Biography - Lynn J. Rothschild, Ph.D.
Lynn J. Rothschild, a Research Scientist at NASA's Ames Research Center,
received her undergraduate degree in biology from Yale University. For her
master thesis at Indiana University, she conducted molecular analyses of the
DNA from binucleate dinoflagellates. In 1985 she received a Ph.D. in
molecular and cell biology from Brown University with a thesis on evolutionary
relationships amongst algal chloroplasts using the biochemistry of ribulose
-1,5-biphosphate carboxylases as a marker. Postdoctoral research experience
included work on the molecular evolution of the ribosomal DNA in yeast (Brown
University), and on measurements of carbon fixation rates in nature at NASA
Ames as a National Research Council postdoctoral fellow.

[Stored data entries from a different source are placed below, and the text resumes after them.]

`src/verilog/trit_dma_consts.svh`:
```
// trit transfer engine constants for bus widths, host register map and transfer sizes
`ifndef TRIT_DMA_CONSTS_SVH
`define TRIT_DMA_CONSTS_SVH

// memory master bus
`define TD_MDATA_W 128
`define TD_MBE_W 16
`define TD_MADDR_W 28

// host register port
`define TD_SDATA_W 32
`define TD_SADDR_W 3

// host register map
`define TD_REG_OP 3'd0
`define TD_REG_SRC 3'd1
`define TD_REG_DST 3'd2
`define TD_REG_TICK_LO 3'd3
`define TD_REG_TICK_HI 3'd4

// transfer shape
`define TD_XFER_WORDS 6
`define TD_NUM_TRITS 81
`define TD_ROW_TRITS 27
`define TD_BYTES_PER_WORD 16

// fifo depths, powers of two
`define TD_RD_FIFO_DEPTH 4
`define TD_WR_FIFO_DEPTH 4

`endif

```
`src/verilog/trit_dma_pkg.sv`:
```
// shared vector types and sequencer state encoding of the trit transfer engine
`default_nettype none
`include "trit_dma_consts.svh"

package trit_dma_pkg;

    // bus words and addresses
    typedef logic [`TD_MDATA_W-1:0] mword_t;
    typedef logic [`TD_MADDR_W-1:0] maddr_t;
    typedef logic [`TD_SDATA_W-1:0] sword_t;
    typedef logic [`TD_SADDR_W-1:0] saddr_t;

    // two's complement trit, 01 is +1, 11 is -1, 00 is 0
    typedef logic [1:0] trit_t;
    typedef logic [2*`TD_ROW_TRITS-1:0] trit_row_t;

    typedef logic [63:0] tick_t;

    typedef enum logic [1:0] {
        IDLE,
        LOAD,
        STORE,
        DONE
    } seq_state_t;

endpackage

`default_nettype wire

```
`src/verilog/host_regs.sv`:
```
// host register block with byte-lane writes, readback, start pulse and tick counter
`timescale 1ns/1ps
`default_nettype none
`include "trit_dma_consts.svh"

module host_regs (
    input  wire                        i_clk,
    input  wire                        i_arst,
    input  wire                        i_write,
    input  wire                        i_read,
    input  trit_dma_pkg::saddr_t       i_address,
    input  trit_dma_pkg::sword_t       i_writedata,
    input  wire [`TD_SDATA_W/8-1:0]    i_byteenable,
    input  wire                        i_busy,
    input  wire                        i_finish,
    output trit_dma_pkg::sword_t       o_readdata,
    output logic                       o_start,
    output trit_dma_pkg::maddr_t       o_src_addr,
    output trit_dma_pkg::maddr_t       o_dst_addr
);

    trit_dma_pkg::sword_t src_reg;
    trit_dma_pkg::sword_t dst_reg;
    trit_dma_pkg::tick_t  tick_cnt;

    // word addresses use the low bits only
    assign o_src_addr = src_reg[`TD_MADDR_W-1:0];
    assign o_dst_addr = dst_reg[`TD_MADDR_W-1:0];

    always_ff @(posedge i_clk or posedge i_arst) begin
        if (i_arst) begin
            src_reg <= '0;
            dst_reg <= '0;
            o_start <= 1'b0;
        end else begin
            o_start <= i_write && (i_address == `TD_REG_OP) &&
                       i_byteenable[0] && i_writedata[1];
            if (i_write) begin
                for (int i = 0; i < `TD_SDATA_W/8; i++) begin
                    if (i_byteenable[i]) begin
                        if (i_address == `TD_REG_SRC) begin
                            src_reg[8*i +: 8] <= i_writedata[8*i +: 8];
                        end
                        if (i_address == `TD_REG_DST) begin
                            dst_reg[8*i +: 8] <= i_writedata[8*i +: 8];
                        end
                    end
                end
            end
        end
    end

    // cycles spent busy since the last start
    always_ff @(posedge i_clk or posedge i_arst) begin
        if (i_arst) begin
            tick_cnt <= '0;
        end else if (o_start) begin
            tick_cnt <= '0;
        end else if (i_busy) begin
            tick_cnt <= tick_cnt + 1'b1;
        end
    end

    // readback, zero when idle or unmapped
    always_comb begin
        o_readdata = '0;
        if (i_read) begin
            case (i_address)
                `TD_REG_OP:      o_readdata = {30'd0, i_busy, i_finish};
                `TD_REG_SRC:     o_readdata = src_reg;
                `TD_REG_DST:     o_readdata = dst_reg;
                `TD_REG_TICK_LO: o_readdata = tick_cnt[31:0];
                `TD_REG_TICK_HI: o_readdata = tick_cnt[63:32];
                default:         o_readdata = '0;
            endcase
        end
    end

endmodule

`default_nettype wire

```
`src/verilog/read_master.sv`:
```
// memory read master for the load phase with outstanding reads bounded by fifo room
`timescale 1ns/1ps
`default_nettype none
`include "trit_dma_consts.svh"

module read_master (
    input  wire                   i_clk,
    input  wire                   i_arst,
    input  wire                   i_go,
    input  trit_dma_pkg::maddr_t  i_base,
    input  wire                   i_waitrequest,
    input  wire                   i_readdatavalid,
    input  trit_dma_pkg::mword_t  i_readdata,
    input  wire                   i_pop,
    output trit_dma_pkg::maddr_t  o_address,
    output logic                  o_read,
    output trit_dma_pkg::mword_t  o_data,
    output logic                  o_avail
);

    localparam int DEPTH  = `TD_RD_FIFO_DEPTH;
    localparam int PTR_W  = $clog2(DEPTH);
    localparam int CNT_W  = $clog2(DEPTH + 1);
    localparam int LEFT_W = $clog2(`TD_XFER_WORDS + 1);

    trit_dma_pkg::mword_t fifo_mem [DEPTH];
    logic [PTR_W-1:0]     wr_ptr;
    logic [PTR_W-1:0]     rd_ptr;
    logic [CNT_W-1:0]     fifo_cnt;
    logic [CNT_W-1:0]     pend_cnt;
    logic [CNT_W:0]       used;
    logic [LEFT_W-1:0]    cmd_left;
    trit_dma_pkg::maddr_t addr_q;
    logic                 accept;

    // in flight plus buffered, never more than the fifo holds
    assign used      = {1'b0, pend_cnt} + {1'b0, fifo_cnt};
    assign o_read    = (cmd_left != '0) && (used < (CNT_W+1)'(DEPTH));
    assign accept    = o_read && !i_waitrequest;
    assign o_address = addr_q;
    assign o_avail   = (fifo_cnt != '0);
    assign o_data    = fifo_mem[rd_ptr];

    always_ff @(posedge i_clk or posedge i_arst) begin
        if (i_arst) begin
            addr_q   <= '0;
            cmd_left <= '0;
            pend_cnt <= '0;
            fifo_cnt <= '0;
            wr_ptr   <= '0;
            rd_ptr   <= '0;
        end else begin
            if (i_go) begin
                addr_q   <= i_base;
                cmd_left <= LEFT_W'(`TD_XFER_WORDS);
            end else if (accept) begin
                addr_q   <= addr_q + 1'b1;
                cmd_left <= cmd_left - 1'b1;
            end
            case ({accept, i_readdatavalid})
                2'b10:   pend_cnt <= pend_cnt + 1'b1;
                2'b01:   pend_cnt <= pend_cnt - 1'b1;
                default: pend_cnt <= pend_cnt;
            endcase
            case ({i_readdatavalid, i_pop})
                2'b10:   fifo_cnt <= fifo_cnt + 1'b1;
                2'b01:   fifo_cnt <= fifo_cnt - 1'b1;
                default: fifo_cnt <= fifo_cnt;
            endcase
            if (i_readdatavalid) begin
                wr_ptr <= wr_ptr + 1'b1;
            end
            if (i_pop) begin
                rd_ptr <= rd_ptr + 1'b1;
            end
        end
    end

    always_ff @(posedge i_clk) begin
        if (i_readdatavalid) begin
            fifo_mem[wr_ptr] <= i_readdata;
        end
    end

endmodule

`default_nettype wire

```
`src/verilog/trit_dma_top.sv`:
```
// trit transfer engine top, host register port plus a 128-bit memory master
`timescale 1ns/1ps
`default_nettype none
`include "trit_dma_consts.svh"

module trit_dma_top (
    input  wire                       i_clk,
    input  wire                       i_arst,
    output logic                      o_finish_int,
    // host port
    input  wire                       i_slave_write,
    input  wire                       i_slave_read,
    input  trit_dma_pkg::saddr_t      i_slave_address,
    input  trit_dma_pkg::sword_t      i_slave_writedata,
    input  wire [`TD_SDATA_W/8-1:0]   i_slave_byteenable,
    output trit_dma_pkg::sword_t      o_slave_readdata,
    output logic                      o_slave_waitrequest,
    output logic                      o_slave_readdatavalid,
    // memory port
    output trit_dma_pkg::maddr_t      o_master_address,
    output logic                      o_master_read,
    output logic                      o_master_write,
    output trit_dma_pkg::mword_t      o_master_writedata,
    output logic [`TD_MBE_W-1:0]      o_master_byteenable,
    input  wire                       i_master_waitrequest,
    input  trit_dma_pkg::mword_t      i_master_readdata,
    input  wire                       i_master_readdatavalid
);

    trit_dma_pkg::maddr_t src_addr;
    trit_dma_pkg::maddr_t dst_addr;
    trit_dma_pkg::maddr_t rd_address;
    trit_dma_pkg::maddr_t wr_address;
    trit_dma_pkg::mword_t rd_data;
    trit_dma_pkg::mword_t wr_data;
    logic start;
    logic busy;
    logic finish;
    logic loading;
    logic rd_go;
    logic rd_pop;
    logic rd_avail;
    logic wr_go;
    logic wr_push;
    logic wr_full;
    logic wr_done;

    // host port never stalls, reads answer in the same cycle
    assign o_slave_waitrequest   = 1'b0;
    assign o_slave_readdatavalid = i_slave_read;

    assign o_master_address    = loading ? rd_address : wr_address;
    assign o_master_byteenable = {`TD_MBE_W{1'b1}};
    assign o_finish_int        = finish;

    host_regs regs_i (
        .i_clk(i_clk), .i_arst(i_arst),
        .i_write(i_slave_write), .i_read(i_slave_read),
        .i_address(i_slave_address), .i_writedata(i_slave_writedata),
        .i_byteenable(i_slave_byteenable),
        .i_busy(busy), .i_finish(finish),
        .o_readdata(o_slave_readdata), .o_start(start),
        .o_src_addr(src_addr), .o_dst_addr(dst_addr)
    );

    read_master rd_i (
        .i_clk(i_clk), .i_arst(i_arst), .i_go(rd_go), .i_base(src_addr),
        .i_waitrequest(i_master_waitrequest), .i_readdatavalid(i_master_readdatavalid),
        .i_readdata(i_master_readdata), .i_pop(rd_pop),
        .o_address(rd_address), .o_read(o_master_read),
        .o_data(rd_data), .o_avail(rd_avail)
    );

    write_master wr_i (
        .i_clk(i_clk), .i_arst(i_arst), .i_go(wr_go), .i_base(dst_addr),
        .i_push(wr_push), .i_wdata(wr_data), .i_waitrequest(i_master_waitrequest),
        .o_address(wr_address), .o_write(o_master_write),
        .o_writedata(o_master_writedata), .o_full(wr_full), .o_done(wr_done)
    );

    trit_sequencer seq_i (
        .i_clk(i_clk), .i_arst(i_arst), .i_start(start),
        .i_rd_data(rd_data), .i_rd_avail(rd_avail),
        .i_wr_full(wr_full), .i_wr_done(wr_done),
        .o_rd_go(rd_go), .o_rd_pop(rd_pop), .o_wr_go(wr_go),
        .o_wr_push(wr_push), .o_wr_data(wr_data),
        .o_busy(busy), .o_finish(finish), .o_loading(loading)
    );

endmodule

`default_nettype wire

```
`src/verilog/trit_sequencer.sv`:
```
// transfer sequencer, unpacks trits into the row buffer and packs them back as bytes
`timescale 1ns/1ps
`default_nettype none
`include "trit_dma_consts.svh"

module trit_sequencer (
    input  wire                   i_clk,
    input  wire                   i_arst,
    input  wire                   i_start,
    input  trit_dma_pkg::mword_t  i_rd_data,
    input  wire                   i_rd_avail,
    input  wire                   i_wr_full,
    input  wire                   i_wr_done,
    output logic                  o_rd_go,
    output logic                  o_rd_pop,
    output logic                  o_wr_go,
    output logic                  o_wr_push,
    output trit_dma_pkg::mword_t  o_wr_data,
    output logic                  o_busy,
    output logic                  o_finish,
    output logic                  o_loading
);

    localparam int ROWS   = `TD_NUM_TRITS / `TD_ROW_TRITS;
    localparam int SLOTS  = `TD_XFER_WORDS * `TD_BYTES_PER_WORD;
    localparam int BYTE_W = $clog2(`TD_BYTES_PER_WORD);
    localparam int SLOT_W = $clog2(SLOTS + 1);
    localparam int COL_W  = $clog2(`TD_ROW_TRITS);
    localparam int ROW_W  = $clog2(ROWS);

    trit_dma_pkg::seq_state_t state;
    trit_dma_pkg::trit_row_t  rows [ROWS];
    trit_dma_pkg::trit_t      cur_trit;
    logic [BYTE_W-1:0]        byte_cnt;
    logic [SLOT_W-1:0]        slot_cnt;
    logic [COL_W-1:0]         col_cnt;
    logic [ROW_W-1:0]         row_idx;
    logic                     load_take;
    logic                     store_take;
    logic                     last_byte;
    logic                     last_trit;

    assign last_byte  = (byte_cnt == BYTE_W'(`TD_BYTES_PER_WORD - 1));
    assign last_trit  = (slot_cnt == SLOT_W'(`TD_NUM_TRITS - 1));
    assign load_take  = (state == trit_dma_pkg::LOAD) && i_rd_avail;
    assign store_take = (state == trit_dma_pkg::STORE) && !i_wr_full &&
                        (slot_cnt != SLOT_W'(SLOTS));
    assign cur_trit   = rows[row_idx][2*col_cnt +: 2];

    // start is only honoured between transfers
    assign o_rd_go   = i_start && (state == trit_dma_pkg::IDLE || state == trit_dma_pkg::DONE);
    assign o_rd_pop  = load_take && (last_byte || last_trit);
    assign o_wr_go   = load_take && last_trit;
    assign o_busy    = (state == trit_dma_pkg::LOAD) || (state == trit_dma_pkg::STORE);
    assign o_finish  = (state == trit_dma_pkg::DONE);
    assign o_loading = (state == trit_dma_pkg::LOAD);

    always_ff @(posedge i_clk or posedge i_arst) begin
        if (i_arst) begin
            state     <= trit_dma_pkg::IDLE;
            byte_cnt  <= '0;
            slot_cnt  <= '0;
            col_cnt   <= '0;
            row_idx   <= '0;
            o_wr_push <= 1'b0;
        end else begin
            // push lands one cycle after the 16th byte is written
            o_wr_push <= store_take && last_byte;
            if (o_rd_go || o_wr_go) begin
                state    <= o_rd_go ? trit_dma_pkg::LOAD : trit_dma_pkg::STORE;
                byte_cnt <= '0;
                slot_cnt <= '0;
                col_cnt  <= '0;
                row_idx  <= '0;
            end else if (load_take || store_take) begin
                byte_cnt <= byte_cnt + 1'b1;
                slot_cnt <= slot_cnt + 1'b1;
                if (col_cnt == COL_W'(`TD_ROW_TRITS - 1)) begin
                    col_cnt <= '0;
                    // wrap keeps the row index inside the buffer past trit 80
                    row_idx <= (row_idx == ROW_W'(ROWS - 1)) ? '0 : row_idx + 1'b1;
                end else begin
                    col_cnt <= col_cnt + 1'b1;
                end
            end else if (state == trit_dma_pkg::STORE && i_wr_done) begin
                state <= trit_dma_pkg::DONE;
            end
        end
    end

    // trit buffer and outgoing word
    always_ff @(posedge i_clk) begin
        if (load_take) begin
            rows[row_idx][2*col_cnt +: 2] <= i_rd_data[8*byte_cnt +: 2];
        end
        if (store_take) begin
            if (slot_cnt < SLOT_W'(`TD_NUM_TRITS)) begin
                o_wr_data[8*byte_cnt +: 8] <= {{6{cur_trit[1]}}, cur_trit};
            end else begin
                o_wr_data[8*byte_cnt +: 8] <= 8'h00;
            end
        end
    end

endmodule

`default_nettype wire

```
`src/verilog/write_master.sv`:
```
// memory write master for the store phase, drains a small fifo to consecutive addresses
`timescale 1ns/1ps
`default_nettype none
`include "trit_dma_consts.svh"

module write_master (
    input  wire                   i_clk,
    input  wire                   i_arst,
    input  wire                   i_go,
    input  trit_dma_pkg::maddr_t  i_base,
    input  wire                   i_push,
    input  trit_dma_pkg::mword_t  i_wdata,
    input  wire                   i_waitrequest,
    output trit_dma_pkg::maddr_t  o_address,
    output logic                  o_write,
    output trit_dma_pkg::mword_t  o_writedata,
    output logic                  o_full,
    output logic                  o_done
);

    localparam int DEPTH  = `TD_WR_FIFO_DEPTH;
    localparam int PTR_W  = $clog2(DEPTH);
    localparam int CNT_W  = $clog2(DEPTH + 1);
    localparam int DONE_W = $clog2(`TD_XFER_WORDS + 1);

    trit_dma_pkg::mword_t fifo_mem [DEPTH];
    logic [PTR_W-1:0]     wr_ptr;
    logic [PTR_W-1:0]     rd_ptr;
    logic [CNT_W-1:0]     fifo_cnt;
    logic [DONE_W-1:0]    wr_cnt;
    trit_dma_pkg::maddr_t addr_q;
    logic                 accept;

    // command stays up with head data until the bus takes it
    assign o_write     = (fifo_cnt != '0);
    assign accept      = o_write && !i_waitrequest;
    assign o_writedata = fifo_mem[rd_ptr];
    assign o_address   = addr_q;
    assign o_full      = (fifo_cnt == CNT_W'(DEPTH));
    assign o_done      = (wr_cnt == DONE_W'(`TD_XFER_WORDS));

    always_ff @(posedge i_clk or posedge i_arst) begin
        if (i_arst) begin
            addr_q   <= '0;
            wr_cnt   <= '0;
            fifo_cnt <= '0;
            wr_ptr   <= '0;
            rd_ptr   <= '0;
        end else begin
            if (i_go) begin
                addr_q <= i_base;
                wr_cnt <= '0;
            end else if (accept) begin
                addr_q <= addr_q + 1'b1;
                wr_cnt <= wr_cnt + 1'b1;
            end
            case ({i_push, accept})
                2'b10:   fifo_cnt <= fifo_cnt + 1'b1;
                2'b01:   fifo_cnt <= fifo_cnt - 1'b1;
                default: fifo_cnt <= fifo_cnt;
            endcase
            if (i_push) begin
                wr_ptr <= wr_ptr + 1'b1;
            end
            if (accept) begin
                rd_ptr <= rd_ptr + 1'b1;
            end
        end
    end

    always_ff @(posedge i_clk) begin
        if (i_push) begin
            fifo_mem[wr_ptr] <= i_wdata;
        end
    end

endmodule

`default_nettype wire
```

Rothschild's research focuses on the evolution and physiological ecology of
protists, with an emphasis on the algae. While at NASA, she has studied
carbon metabolism and DNA synthesis patterns of microbial mats in Baja,
Yellowstone National Park and thermal areas in New Zealand. The purpose of
this work is to model precambrian ecosystems and to predict the effect of
global change variables, particularly carbon dioxide pressure and UV
radiation, on ecosystem functioning. The most recent work, on the effect of
UV radiation, has led to the first measurements of a form of UV damage repair
in nature, excision repair.
Honors have included a University Fellowship from Indiana University,
postdoctoral fellowship offers from both the US and Canadian National Research
Councils, and the first (1990) and most recent (1998) recipient of the Jack N.
Nielson Award for the highest-ranked proposal to the Director's Discretionary
Fund, Ames Research Center. She current serves on the Board of Reviewers of
the Journal of Eukaryotic Microbiology and Origins of Life and Evolution of
the Biosphere.
Rothschild has taught "Evolution" at Brown University, and has supervised many students. Currently she supervises two post-doctoral fellows, one graduate
student, two undergraduates and several high school students in her lab.